» To do
Which of the lines in the records below hold the string "placement"? Copy every one of them.
----- Supplied information -----
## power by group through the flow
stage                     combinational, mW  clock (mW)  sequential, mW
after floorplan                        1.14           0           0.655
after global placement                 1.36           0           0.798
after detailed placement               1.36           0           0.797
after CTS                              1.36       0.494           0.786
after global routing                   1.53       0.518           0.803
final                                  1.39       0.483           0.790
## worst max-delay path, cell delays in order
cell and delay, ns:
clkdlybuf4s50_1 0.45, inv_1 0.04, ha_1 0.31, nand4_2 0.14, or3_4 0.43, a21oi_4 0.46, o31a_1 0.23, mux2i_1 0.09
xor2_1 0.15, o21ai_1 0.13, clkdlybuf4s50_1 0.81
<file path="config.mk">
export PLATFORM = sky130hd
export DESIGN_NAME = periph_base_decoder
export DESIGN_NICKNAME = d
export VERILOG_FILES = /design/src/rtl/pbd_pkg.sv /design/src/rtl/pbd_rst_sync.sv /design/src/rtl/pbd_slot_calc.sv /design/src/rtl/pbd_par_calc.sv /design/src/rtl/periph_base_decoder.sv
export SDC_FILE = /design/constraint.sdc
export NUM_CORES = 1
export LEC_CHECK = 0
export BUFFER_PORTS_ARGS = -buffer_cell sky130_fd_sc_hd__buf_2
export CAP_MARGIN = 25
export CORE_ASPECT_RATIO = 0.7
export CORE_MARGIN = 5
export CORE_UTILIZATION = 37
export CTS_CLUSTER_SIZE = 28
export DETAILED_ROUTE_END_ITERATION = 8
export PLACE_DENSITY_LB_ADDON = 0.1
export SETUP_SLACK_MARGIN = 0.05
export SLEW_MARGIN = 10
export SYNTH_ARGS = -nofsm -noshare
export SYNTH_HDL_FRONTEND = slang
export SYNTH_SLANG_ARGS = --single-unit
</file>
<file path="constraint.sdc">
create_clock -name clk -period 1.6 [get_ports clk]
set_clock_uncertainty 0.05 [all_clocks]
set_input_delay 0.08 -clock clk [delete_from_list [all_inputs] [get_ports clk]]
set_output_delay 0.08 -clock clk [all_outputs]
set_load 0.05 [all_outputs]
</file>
-----
» Written answer
after global placement                 1.36           0           0.798
after detailed placement               1.36           0           0.797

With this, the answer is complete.